Estimated mu = 0.8472
Estimated sigma = 0.0308
P(accuracy > 0.90) = 0.0426
95th percentile = 0.8979
A p-value of 0.76 means the data is fully consistent with a Normal distribution. If the p-value were below 0.05, you'd investigate whether the scores are bimodal (some runs converged, some didn't) or skewed toward a floor.
Related Concepts
The Normal distribution builds on the PDF and CDF introduced in the first post — it is the most important continuous distribution you'll encounter. It connects directly to the Central Limit Theorem, which was hinted at in the types-of-distributions post and is the reason the Normal appears in so many natural phenomena. Understanding Normal is a prerequisite for the standard normal and z-score post that follows, for t-tests and ANOVA (which assume normally-distributed residuals), for Gaussian process regression, and for variational autoencoders (which use the Normal distribution as the latent space prior). The 68-95-99.7 rule is also the implicit foundation behind "3-sigma control limits" in process monitoring.
Honest Limitations
The Normal distribution doesn't fit everything. Financial returns have fat tails — extreme events happen far more often than Normal predicts, which caused Normal-based risk models to catastrophically underestimate losses in 2008. Accuracy scores have natural bounds at 0 and 1 — a Normal model predicts nonzero probability of accuracy > 1 or accuracy < 0, which is physically impossible. For highly accurate models where σ is small relative to the distance from the boundary, this is a minor concern; for models near the boundaries, use Beta distribution instead.

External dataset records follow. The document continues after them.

==> src/rtl/pipeline_ctrl_unit.sv <==
// Pipeline sequencer: stall/flush enables, data-memory wait FSM,
// sticky timeout fault and saturating stall/flush counters.
module pipeline_ctrl_unit
  import pipeline_ctrl_unit_pkg::*;
#(
  parameter int DMEM_TIMEOUT = 64,
  parameter int CNT_W        = 32
) (
  input  logic             clk_i,
  input  logic             rst_i,
  input  logic [4:0]       id_rs1_i,
  input  logic [4:0]       id_rs2_i,
  input  logic             id_use_rs1_i,
  input  logic             id_use_rs2_i,
  input  logic [4:0]       ex_rd_i,
  input  logic             ex_MemRead_i,
  input  logic             ex_redirect_i,
  input  logic             mem_access_i,
  input  logic             dmem_ready_i,
  input  logic             imem_ready_i,
  output logic             pc_stall_o,
  output logic             if_id_stall_o,
  output logic             if_id_flush_o,
  output logic             id_ex_stall_o,
  output logic             id_ex_flush_o,
  output logic             ex_mem_stall_o,
  output logic             mem_wb_flush_o,
  output logic             dmem_req_o,
  output logic             dmem_err_o,
  output logic [CNT_W-1:0] stall_cnt_o,
  output logic [CNT_W-1:0] flush_cnt_o
);

  localparam int WCNT_W = $clog2(DMEM_TIMEOUT + 1);
  localparam logic [WCNT_W-1:0] WCNT_MAX = WCNT_W'(DMEM_TIMEOUT);

  pipe_ctrl_state_e  state;
  pipe_ctrl_state_e  state_d;
  logic [WCNT_W-1:0] wcnt;
  logic [WCNT_W-1:0] wcnt_d;
  logic [CNT_W-1:0]  stall_cnt;
  logic [CNT_W-1:0]  flush_cnt;
  pipe_ctrl_t        ctrl;
  logic              mem_stall;
  logic              req;
  logic              redirect_take;
  logic              load_use;

  pipeline_ctrl_unit_load_use_detector u_lud (
    .rs1      (id_rs1_i),
    .rs2      (id_rs2_i),
    .use_rs1  (id_use_rs1_i),
    .use_rs2  (id_use_rs2_i),
    .rd       (ex_rd_i),
    .mem_read (ex_MemRead_i),
    .load_use (load_use)
  );

  always_comb begin
    state_d       = state;
    wcnt_d        = wcnt;
    mem_stall     = 1'b0;
    req           = 1'b0;
    redirect_take = 1'b0;
    ctrl          = CTRL_NONE;

    unique case (state)
      PC_RUN: begin
        req = mem_access_i;
        if (mem_access_i && !dmem_ready_i) begin
          mem_stall = 1'b1;
          state_d   = PC_DMEM_WAIT;
          wcnt_d    = WCNT_W'(1);
        end
      end
      PC_DMEM_WAIT: begin
        req = 1'b1;
        if (!dmem_ready_i) begin
          mem_stall = 1'b1;
          if (wcnt == WCNT_MAX) begin
            state_d = PC_FAULT;
          end else begin
            wcnt_d = wcnt + 1'b1;
          end
        end else begin
          state_d = PC_RUN;
          wcnt_d  = '0;
        end
      end
      PC_FAULT: begin
        mem_stall = 1'b1;
      end
      default: begin
        state_d = PC_RUN;
        wcnt_d  = '0;
      end
    endcase

    // EX is held during a memory stall, so redirect/load-use replay later
    if (mem_stall) begin
      ctrl = CTRL_MEM_STALL;
    end else if (ex_redirect_i) begin
      ctrl          = CTRL_REDIRECT;
      redirect_take = 1'b1;
    end else if (load_use) begin
      ctrl = CTRL_LOAD_USE;
    end else if (!imem_ready_i) begin
      ctrl = CTRL_IMEM_WAIT;
    end

    if (rst_i) begin
      ctrl          = CTRL_NONE;
      req           = 1'b0;
      redirect_take = 1'b0;
    end
  end

  always_ff @(posedge clk_i) begin
    if (rst_i) begin
      state     <= PC_RUN;
      wcnt      <= '0;
      stall_cnt <= '0;
      flush_cnt <= '0;
    end else begin
      state <= state_d;
      wcnt  <= wcnt_d;
      if (ctrl.pc_stall && (stall_cnt != '1)) begin
        stall_cnt <= stall_cnt + 1'b1;
      end
      if (redirect_take && (flush_cnt != '1)) begin
        flush_cnt <= flush_cnt + 1'b1;
      end
    end
  end

  assign pc_stall_o     = ctrl.pc_stall;
  assign if_id_stall_o  = ctrl.if_id_stall;
  assign if_id_flush_o  = ctrl.if_id_flush;
  assign id_ex_stall_o  = ctrl.id_ex_stall;
  assign id_ex_flush_o  = ctrl.id_ex_flush;
  assign ex_mem_stall_o = ctrl.ex_mem_stall;
  assign mem_wb_flush_o = ctrl.mem_wb_flush;
  assign dmem_req_o     = req;
  assign dmem_err_o     = (state == PC_FAULT) && !rst_i;
  assign stall_cnt_o    = stall_cnt;
  assign flush_cnt_o    = flush_cnt;

endmodule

Any time your data is clearly skewed, multimodal, or bounded in ways that conflict with the Normal's infinite-range, symmetric shape, resist the temptation to apply it because it's convenient. Run Shapiro-Wilk, plot the QQ plot, and choose accordingly.
Test Your Understanding
-
Accuracy scores across 80 runs have μ = 0.847, σ = 0.031. What is the probability that a randomly selected run has accuracy above 0.91? Compute both the Z-score and the probability.
-
The team sets a deployment threshold: only models with accuracy above the 90th percentile of historical runs get deployed. What is that threshold?
-
A new set of 30 runs shows mean accuracy 0.862. Does this deviate meaningfully from the historical mean? What test would you use, and what Normal distribution assumptions does it require?
-
Explain why the Central Limit Theorem implies that average batch losses during training should become approximately Normal even when individual batch losses are not. What condition is needed for CLT to apply?
-
A colleague runs Shapiro-Wilk on 10 accuracy scores and gets p = 0.03. They conclude "accuracy scores are not Normal." What problems exist with this conclusion, and what would you recommend instead?